In other words: Why cosmic rays lose energy (thus speed) when photons from the CMB collides with it?
I would appreciate the help!
PS.: I'm not a physicist nor expert. Just a beginner who likes astrophysics. So if I said something stupid, please correct me.
 A: There is also the inverse Compton effect playing a role here. On their way through the galaxy, cosmic rays interact with the microwave background by the so-called inverse Compton scattering (Sarazin and Lieu 1998). This effect transfers energy from particles to photons.
It is most efficient for low-mass particles and eventually leads to under-representation of galactic electrons and positrons. Therefore, most of the cosmic rays that arrive in our solar system are (heavier) protons.
Related question: What happens to the electron companions of cosmic ray protons?
A: It has to do with something called the Doppler effect. Looking at it from the cosmic ray's point of view, the light it hits head on has a really high energy, and the light that hits it from behind is even colder/lower energy than what we see ($2.7$ Kelvin).
If you want to stick to our point of view, then yes a photon hitting it from behind would boost it, but when you balance out the conservation of energy and momentum the head on hit takes away far more energy than the rear-ending gives. The way the math works on those conservation laws, it's basically changing perspective to the person who sees the cosmic ray and photon having the same momentum in opposite directions ("center of mass" frame), seeing what happens, and then translating back to our perspective. When the cosmic ray is being hit from behind there is very little energy left in either the photon or the cosmic ray after the change in perspective. When they hit head on, though, there is also less energy, overall, but far more than in the other case. This happens because in both cases the change in perspective needed is to be moving almost as fast as the cosmic ray in the same direction. By the Doppler effect, this will boost the frequency of the head on photon, and further reduce that of the rear-end collision photon.

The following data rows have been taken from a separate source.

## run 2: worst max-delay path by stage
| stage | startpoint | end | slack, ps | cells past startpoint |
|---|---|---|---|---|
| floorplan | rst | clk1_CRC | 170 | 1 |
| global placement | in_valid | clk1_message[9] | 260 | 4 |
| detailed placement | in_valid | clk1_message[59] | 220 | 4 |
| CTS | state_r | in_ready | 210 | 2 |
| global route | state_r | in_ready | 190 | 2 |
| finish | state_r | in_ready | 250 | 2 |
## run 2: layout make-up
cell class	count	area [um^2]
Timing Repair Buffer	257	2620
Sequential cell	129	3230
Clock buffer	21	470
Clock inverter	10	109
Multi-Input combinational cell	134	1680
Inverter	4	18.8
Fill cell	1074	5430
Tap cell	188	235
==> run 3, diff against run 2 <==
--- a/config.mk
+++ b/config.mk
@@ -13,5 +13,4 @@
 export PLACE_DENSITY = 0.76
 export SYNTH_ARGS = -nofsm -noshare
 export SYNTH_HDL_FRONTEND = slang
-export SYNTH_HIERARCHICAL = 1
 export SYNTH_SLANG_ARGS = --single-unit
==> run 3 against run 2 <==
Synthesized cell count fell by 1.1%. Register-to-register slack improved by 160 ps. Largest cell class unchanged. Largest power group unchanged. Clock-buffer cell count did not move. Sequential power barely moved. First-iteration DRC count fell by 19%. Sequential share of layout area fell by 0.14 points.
[config.mk]
export PLATFORM = sky130hd
export DESIGN_NAME = bcd_timer
export DESIGN_NICKNAME = d
export VERILOG_FILES = /design/src/rtl/bcd_timer.sv
export SDC_FILE = /design/constraint.sdc
export NUM_CORES = 1
export LEC_CHECK = 0
export BUFFER_PORTS_ARGS = -buffer_cell sky130_fd_sc_hd__buf_2
export CAP_MARGIN = 25
export CORE_AREA = 2 2 84 166
export CTS_BUF_LIST = sky130_fd_sc_hd__clkbuf_4 sky130_fd_sc_hd__clkbuf_8 sky130_fd_sc_hd__clkbuf_16
export DETAILED_ROUTE_END_ITERATION = 8
export DIE_AREA = 0 0 86 168
export GPL_TIMING_DRIVEN = 1
export HOLD_SLACK_MARGIN = 0.08
export PLACE_DENSITY_LB_ADDON = 0.08
export SLEW_MARGIN = 20
export SYNTH_ARGS = -nofsm -noshare
export SYNTH_HDL_FRONTEND = slang
export SYNTH_SLANG_ARGS = --single-unit
[constraint.sdc]
create_clock -name clk -period 11.4 [get_ports clk]
set_input_delay 0.57 -clock clk [delete_from_list [all_inputs] [get_ports clk]]
set_output_delay 0.57 -clock clk [all_outputs]
set_load 0.05 [all_outputs]
[src/rtl/bcd_timer.sv]
// Six-digit BCD stopwatch / countdown timer (HH:MM:SS).
// A prescaler divides clk down to one-second ticks. The hour modulus is configurable.
// The timer supports preload, up and down counting, and a lap-capture FIFO.
// The lap FIFO is a shift register with its head in entry 0, so lap_time comes
// straight from a flop.
module bcd_timer #(
    parameter int unsigned CLK_DIV    = 1,
    parameter int unsigned HOURS_WRAP = 24,
    parameter int unsigned LAP_DEPTH  = 4
) (
    input  logic                             clk,
    input  logic                             reset,
    input  logic                             start,
    input  logic                             stop,
    input  logic                             clear,
    input  logic                             load,
    input  logic [23:0]                      load_time,
    input  logic                             mode,
    input  logic                             lap,
    input  logic                             lap_rd,
    output logic [23:0]                      time_out,
    output logic                             running,
    output logic                             expired,
    output logic                             load_err,
    output logic                             lap_valid,
    output logic [23:0]                      lap_time,
    output logic [$clog2(LAP_DEPTH+1)-1:0]   lap_count,
    output logic                             lap_ovf
);

    localparam int unsigned PW = (CLK_DIV > 1) ? $clog2(CLK_DIV) : 1;
    localparam int unsigned CW = $clog2(LAP_DEPTH + 1);

    localparam logic [PW-1:0] PresLast  = PW'(CLK_DIV - 1);
    localparam logic [PW-1:0] PresOne   = PW'(1);
    localparam logic [7:0]    HourLast  = 8'(HOURS_WRAP - 1);
    localparam logic [7:0]    HourLimit = 8'(HOURS_WRAP);
    localparam logic [3:0]    WrapMsb   = 4'((HOURS_WRAP - 1) / 10);
    localparam logic [3:0]    WrapLsb   = 4'((HOURS_WRAP - 1) % 10);
    localparam logic [CW-1:0] CntFull   = CW'(LAP_DEPTH);
    localparam logic [CW-1:0] CntOne    = CW'(1);

    // ------------------------------------------------------------------
    // BCD helpers
    // ------------------------------------------------------------------

    // Binary value of a two-digit BCD hour field. Illegal digits still fit in 8 bits.
    function automatic logic [7:0] hour_value(input logic [3:0] msb, input logic [3:0] lsb);
        return ({4'd0, msb} * 8'd10) + {4'd0, lsb};
    endfunction

    function automatic logic load_legal(input logic [23:0] t);
        return (t[3:0]   <= 4'd9) &&
               (t[7:4]   <= 4'd5) &&
               (t[11:8]  <= 4'd9) &&
               (t[15:12] <= 4'd5) &&
               (t[19:16] <= 4'd9) &&
               (t[23:20] <= 4'd9) &&
               (hour_value(t[23:20], t[19:16]) < HourLimit);
    endfunction

    // Ripple-carry increment. The hour wraps from HOURS_WRAP-1 back to 00.
    function automatic logic [23:0] bcd_up(input logic [23:0] t);
        logic [3:0] h1, h0, m1, m0, s1, s0;
        {h1, h0, m1, m0, s1, s0} = t;
        if (s0 != 4'd9) begin
            s0 = s0 + 4'd1;
        end else begin
            s0 = 4'd0;
            if (s1 != 4'd5) begin
                s1 = s1 + 4'd1;
            end else begin
                s1 = 4'd0;
                if (m0 != 4'd9) begin
                    m0 = m0 + 4'd1;
                end else begin
                    m0 = 4'd0;
                    if (m1 != 4'd5) begin
                        m1 = m1 + 4'd1;
                    end else begin
                        m1 = 4'd0;
                        if (hour_value(h1, h0) == HourLast) begin
                            h1 = 4'd0;
                            h0 = 4'd0;
                        end else if (h0 != 4'd9) begin
                            h0 = h0 + 4'd1;
                        end else begin
                            h0 = 4'd0;
                            h1 = h1 + 4'd1;
                        end
                    end
                end
            end
        end
        return {h1, h0, m1, m0, s1, s0};
    endfunction

    // Ripple-borrow decrement. The hour borrows from 00 to HOURS_WRAP-1.
    function automatic logic [23:0] bcd_down(input logic [23:0] t);
        logic [3:0] h1, h0, m1, m0, s1, s0;
        {h1, h0, m1, m0, s1, s0} = t;
        if (s0 != 4'd0) begin
            s0 = s0 - 4'd1;
        end else begin
            s0 = 4'd9;
            if (s1 != 4'd0) begin
                s1 = s1 - 4'd1;
            end else begin
                s1 = 4'd5;
                if (m0 != 4'd0) begin
                    m0 = m0 - 4'd1;
                end else begin
                    m0 = 4'd9;
                    if (m1 != 4'd0) begin
                        m1 = m1 - 4'd1;
                    end else begin
                        m1 = 4'd5;
                        if ((h1 == 4'd0) && (h0 == 4'd0)) begin
                            h1 = WrapMsb;
                            h0 = WrapLsb;
                        end else if (h0 != 4'd0) begin
                            h0 = h0 - 4'd1;
                        end else begin
                            h0 = 4'd9;
                            h1 = h1 - 4'd1;
                        end
                    end
                end
            end
        end
        return {h1, h0, m1, m0, s1, s0};
    endfunction

    // ------------------------------------------------------------------
    // Timer core
    // ------------------------------------------------------------------

    logic [23:0]   time_q, time_d;
    logic          running_q, running_d;
    logic [PW-1:0] presc_q, presc_d;
    logic          expired_q, expired_d;
    logic          load_err_q, load_err_d;

    logic          tick;
    logic [23:0]   time_dec;
    logic [23:0]   time_adv;
    logic          running_adv;
    logic [PW-1:0] presc_adv;
    logic          expired_adv;

    assign tick     = running_q && (presc_q == PresLast);
    assign time_dec = bcd_down(time_q);

    // Free-running behaviour for a cycle with no effective control strobe.
    always_comb begin
        time_adv    = time_q;
        running_adv = running_q;
        presc_adv   = presc_q;
        expired_adv = 1'b0;
        if (tick) begin
            presc_adv = '0;
            if (mode) begin
                time_adv = time_dec;
                if (time_dec == 24'd0) begin
                    running_adv = 1'b0;
                    expired_adv = 1'b1;
                end
            end else begin
                time_adv = bcd_up(time_q);
            end
        end else if (running_q) begin
            presc_adv = presc_q + PresOne;
        end
    end

    // Control strobes in priority order: clear > load > stop > start.
    always_comb begin
        time_d     = time_q;
        running_d  = running_q;
        presc_d    = presc_q;
        expired_d  = 1'b0;
        load_err_d = 1'b0;
        if (clear) begin
            time_d    = '0;
            running_d = 1'b0;
            presc_d   = '0;
        end else if (load) begin
            if (load_legal(load_time)) begin
                time_d    = load_time;
                running_d = 1'b0;
                presc_d   = '0;
            end else begin
                // A rejected load consumes the cycle: time, prescaler and running all hold.
                load_err_d = 1'b1;
            end
        end else if (stop) begin
            running_d = 1'b0;
        end else if (start && !running_q) begin
            // A down-count cannot start from zero.
            if (!(mode && (time_q == 24'd0))) begin
                running_d = 1'b1;
                presc_d   = '0;
            end
        end else begin
            time_d    = time_adv;
            running_d = running_adv;
            presc_d   = presc_adv;
            expired_d = expired_adv;
        end
    end

    // Timer state registers.
    always_ff @(posedge clk or posedge reset) begin
        if (reset) begin
            time_q     <= '0;
            running_q  <= 1'b0;
            presc_q    <= '0;
            expired_q  <= 1'b0;
            load_err_q <= 1'b0;
        end else begin
            time_q     <= time_d;
            running_q  <= running_d;
            presc_q    <= presc_d;
            expired_q  <= expired_d;
            load_err_q <= load_err_d;
        end
    end

    // ------------------------------------------------------------------
    // Lap FIFO
    // ------------------------------------------------------------------
    // Entry 0 is the head. A pop shifts every entry down and fills the top with zero.
    // Entries at or above count are therefore always zero.

    logic [23:0]   fifo_q [LAP_DEPTH];
    logic [23:0]   fifo_d [LAP_DEPTH];
    logic [CW-1:0] count_q, count_d;
    logic          valid_q;
    logic          ovf_q, ovf_d;

    logic          full;
    logic          pop_ok;
    logic          push_ok;
    logic [CW-1:0] wr_idx;

    assign full    = (count_q == CntFull);
    assign pop_ok  = lap_rd && (count_q != '0);
    assign push_ok = lap && (!full || pop_ok);
    assign wr_idx  = pop_ok ? (count_q - CntOne) : count_q;

    // FIFO next state. A push captures time_q, the value visible in this cycle.
    always_comb begin
        fifo_d  = fifo_q;
        count_d = count_q;
        ovf_d   = ovf_q;
        if (clear) begin
            for (int unsigned i = 0; i < LAP_DEPTH; i++) begin
                fifo_d[i] = '0;
            end
            count_d = '0;
            ovf_d   = 1'b0;
        end else begin
            if (pop_ok) begin
                for (int unsigned i = 0; i + 1 < LAP_DEPTH; i++) begin
                    fifo_d[i] = fifo_q[i+1];
                end
                fifo_d[LAP_DEPTH-1] = '0;
            end
            if (push_ok) begin
                for (int unsigned i = 0; i < LAP_DEPTH; i++) begin
                    if (CW'(i) == wr_idx) begin
                        fifo_d[i] = time_q;
                    end
                end
            end
            if (lap && full && !pop_ok) begin
                ovf_d = 1'b1;
            end
            unique case ({push_ok, pop_ok})
                2'b10:   count_d = count_q + CntOne;
                2'b01:   count_d = count_q - CntOne;
                default: count_d = count_q;
            endcase
        end
    end

    // FIFO registers. lap_valid is kept as its own flop so every output is registered.
    always_ff @(posedge clk or posedge reset) begin
        if (reset) begin
            for (int unsigned i = 0; i < LAP_DEPTH; i++) begin
                fifo_q[i] <= '0;
            end
            count_q <= '0;
            valid_q <= 1'b0;
            ovf_q   <= 1'b0;
        end else begin
            for (int unsigned i = 0; i < LAP_DEPTH; i++) begin
                fifo_q[i] <= fifo_d[i];
            end
            count_q <= count_d;
            valid_q <= (count_d != '0);
            ovf_q   <= ovf_d;
        end
    end

    assign time_out  = time_q;
    assign running   = running_q;
    assign expired   = expired_q;
    assign load_err  = load_err_q;
    assign lap_valid = valid_q;
    assign lap_time  = fifo_q[0];
    assign lap_count = count_q;
    assign lap_ovf   = ovf_q;

endmodule
## config.mk

```make
export PLATFORM = sky130hd
export DESIGN_NAME = m_ifetch
export DESIGN_NICKNAME = d
export VERILOG_FILES = /design/src/rtl/m_ifetch.sv
export SDC_FILE = /design/constraint.sdc
export NUM_CORES = 1
export LEC_CHECK = 0
export ABC_AREA = 0
export CORE_ASPECT_RATIO = 1.2
export CORE_MARGIN = 2
export CORE_UTILIZATION = 40
export DETAILED_ROUTE_END_ITERATION = 8
export HOLD_SLACK_MARGIN = 0.15
export SETUP_SLACK_MARGIN = 0.1
export SLEW_MARGIN = 20
export SYNTH_ARGS = -nofsm -noshare
export SYNTH_HDL_FRONTEND = slang
export SYNTH_SLANG_ARGS = --single-unit
export TNS_END_PERCENT = 5
```

## constraint.sdc

```tcl
create_clock -name w_clk -period 8.3 [get_ports w_clk]
set_input_delay 1.245 -clock w_clk [delete_from_list [all_inputs] [get_ports w_clk]]
set_output_delay 1.245 -clock w_clk [all_outputs]
set_load 0.01 [all_outputs]
```

## src/rtl/m_ifetch.sv

```systemverilog
// Instruction fetch stage: sequential PC generation, in-order imem requests, prefetch FIFO, redirect flush.
// Optional IFETCH_BYPASS_EN: an empty FIFO forwards a live response to the output in the same cycle.

module m_ifetch #(
    parameter int          DEPTH    = 4,
    parameter logic [31:0] RESET_PC = 32'h0000_0000
) (
    input  logic        w_clk,
    input  logic        w_rst_n,
    output logic        w_imem_req_valid,
    output logic [31:0] w_imem_req_addr,
    input  logic        w_imem_req_ready,
    input  logic        w_imem_rsp_valid,
    input  logic [31:0] w_imem_rsp_data,
    input  logic        w_redirect,
    input  logic [31:0] w_redirect_pc,
    output logic        w_inst_valid,
    output logic [31:0] w_inst,
    output logic [31:0] w_inst_pc,
    input  logic        w_inst_ready
);

    localparam int               CNT_W    = $clog2(DEPTH) + 1;
    localparam int               PTR_W    = (DEPTH > 1) ? $clog2(DEPTH) : 1;
    localparam logic [PTR_W-1:0] LAST_PTR = PTR_W'(DEPTH - 1);
    localparam logic [CNT_W:0]   DEPTH_W  = (CNT_W + 1)'(DEPTH);

    logic [31:0]      pc_q, pc_d;
    logic [CNT_W-1:0] count_q, count_d;
    logic [CNT_W-1:0] outst_q, outst_d;
    logic [CNT_W-1:0] drop_q, drop_d;
    logic [PTR_W-1:0] rd_ptr_q, rd_ptr_d;
    logic [PTR_W-1:0] wr_ptr_q, wr_ptr_d;
    logic [PTR_W-1:0] pcq_rd_q, pcq_rd_d;
    logic [PTR_W-1:0] pcq_wr_q, pcq_wr_d;

    logic [31:0] fifo_inst_mem [DEPTH];
    logic [31:0] fifo_pc_mem   [DEPTH];
    logic [31:0] pcq_mem       [DEPTH];

    logic        req_fire;
    logic        rsp_keep;
    logic        byp_active;
    logic        push;
    logic        pop;
    logic        fifo_empty;
    logic [31:0] rsp_pc;
    logic [31:0] redirect_tgt;

    function automatic logic [PTR_W-1:0] ptr_inc(input logic [PTR_W-1:0] p);
        return (p == LAST_PTR) ? '0 : p + 1'b1;
    endfunction

    assign redirect_tgt = w_redirect_pc & 32'hFFFF_FFFC;
    assign rsp_pc       = pcq_mem[pcq_rd_q];
    assign fifo_empty   = (count_q == '0);

    // Slots are reserved at request time so every returning word is guaranteed FIFO space.
    assign w_imem_req_valid = w_rst_n && !w_redirect &&
                              (({1'b0, count_q} + {1'b0, outst_q}) < DEPTH_W);
    assign w_imem_req_addr  = pc_q;
    assign req_fire         = w_imem_req_valid && w_imem_req_ready;

    assign rsp_keep = w_rst_n && w_imem_rsp_valid && (drop_q == '0) && !w_redirect;

`ifdef IFETCH_BYPASS_EN
    assign byp_active = rsp_keep && fifo_empty;
`else
    assign byp_active = 1'b0;
`endif

    assign pop  = !fifo_empty && w_inst_ready && !w_redirect;
    assign push = rsp_keep && !(byp_active && w_inst_ready);

    always_comb begin
        w_inst_valid = 1'b0;
        w_inst       = '0;
        w_inst_pc    = '0;
        if (!fifo_empty) begin
            w_inst_valid = 1'b1;
            w_inst       = fifo_inst_mem[rd_ptr_q];
            w_inst_pc    = fifo_pc_mem[rd_ptr_q];
        end else if (byp_active) begin
            w_inst_valid = 1'b1;
            w_inst       = w_imem_rsp_data;
            w_inst_pc    = rsp_pc;
        end
    end

    always_comb begin
        pc_d     = pc_q;
        count_d  = count_q;
        drop_d   = drop_q;
        rd_ptr_d = rd_ptr_q;
        wr_ptr_d = wr_ptr_q;
        outst_d  = outst_q + CNT_W'(req_fire) - CNT_W'(w_imem_rsp_valid);
        pcq_wr_d = req_fire ? ptr_inc(pcq_wr_q) : pcq_wr_q;
        pcq_rd_d = w_imem_rsp_valid ? ptr_inc(pcq_rd_q) : pcq_rd_q;

        // The PC queue keeps running across a redirect so stale responses still pair correctly.
        if (w_redirect) begin
            pc_d     = redirect_tgt;
            count_d  = '0;
            rd_ptr_d = '0;
            wr_ptr_d = '0;
            drop_d   = outst_d;
        end else begin
            if (req_fire) begin
                pc_d = pc_q + 32'd4;
            end
            if (push) begin
                wr_ptr_d = ptr_inc(wr_ptr_q);
            end
            if (pop) begin
                rd_ptr_d = ptr_inc(rd_ptr_q);
            end
            count_d = count_q + CNT_W'(push) - CNT_W'(pop);
            if (w_imem_rsp_valid && (drop_q != '0)) begin
                drop_d = drop_q - 1'b1;
            end
        end
    end

    always_ff @(posedge w_clk or negedge w_rst_n) begin
        if (!w_rst_n) begin
            pc_q     <= RESET_PC;
            count_q  <= '0;
            outst_q  <= '0;
            drop_q   <= '0;
            rd_ptr_q <= '0;
            wr_ptr_q <= '0;
            pcq_rd_q <= '0;
            pcq_wr_q <= '0;
        end else begin
            pc_q     <= pc_d;
            count_q  <= count_d;
            outst_q  <= outst_d;
            drop_q   <= drop_d;
            rd_ptr_q <= rd_ptr_d;
            wr_ptr_q <= wr_ptr_d;
            pcq_rd_q <= pcq_rd_d;
            pcq_wr_q <= pcq_wr_d;
        end
    end

    always_ff @(posedge w_clk) begin
        if (push) begin
            fifo_inst_mem[wr_ptr_q] <= w_imem_rsp_data;
            fifo_pc_mem[wr_ptr_q]   <= rsp_pc;
        end
        if (req_fire) begin
            pcq_mem[pcq_wr_q] <= pc_q;
        end
    end

    a_rsp_has_outstanding: assert property (@(posedge w_clk) disable iff (!w_rst_n)
        w_imem_rsp_valid |-> (outst_q != '0));

    a_occupancy: assert property (@(posedge w_clk) disable iff (!w_rst_n)
        ((({1'b0, count_q} + {1'b0, outst_q}) <= DEPTH_W) && (drop_q <= outst_q)));

endmodule

```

This becomes really important when there's enough energy in the center of momentum frame to start doing something called pair production. For every type of particle the cosmic ray has enough energy to produce with the CMB, the faster it will lose energy to collisions with it. There is even a hypothesis that the distance cosmic rays can travel above a certain kinetic energy is severely limited by the fact that they should produce pions when it runs into the CMB. The name for this limit is the GZK cutoff. If you want to know why that is the limit, and not the production of electron-positron pairs, muon-anti muon pairs, or some other process, I don't know those details.
A: Sean E. Lake's answer is excellent, and should be the accepted answer. I just wanted to provide an alternative way of seeing the same thing.
Thermal equilibrium
When particles interact, they exchange energy. This tends to bring an ensemble of interacting particles in thermal equilibrium, where each particle has the same distribution of energies, no matter the type.
CMB photons are very low-energetic. They arise from the recombination of hydrogen, and have even been redshifted since that epoch, so their energies are of the order $10^{-3}\,\mathrm{eV}$. On the other hand, the energy of cosmic rays — which probably originate in supernovae and AGN — is measured in GeV and up (the fastest cosmic ever detected had an energy of $3\times10^{20}\,\mathrm{eV}^\dagger$).
Thus, the energy of cosmic rays is much, much higher than that of the CMB, and the interaction between the two is bound, on average, to reduce the energy of the cosmics.

$^\dagger$"…which meant it packed the kinetic energy of a baseball — in a single proton" (Randall Munroe, 2012).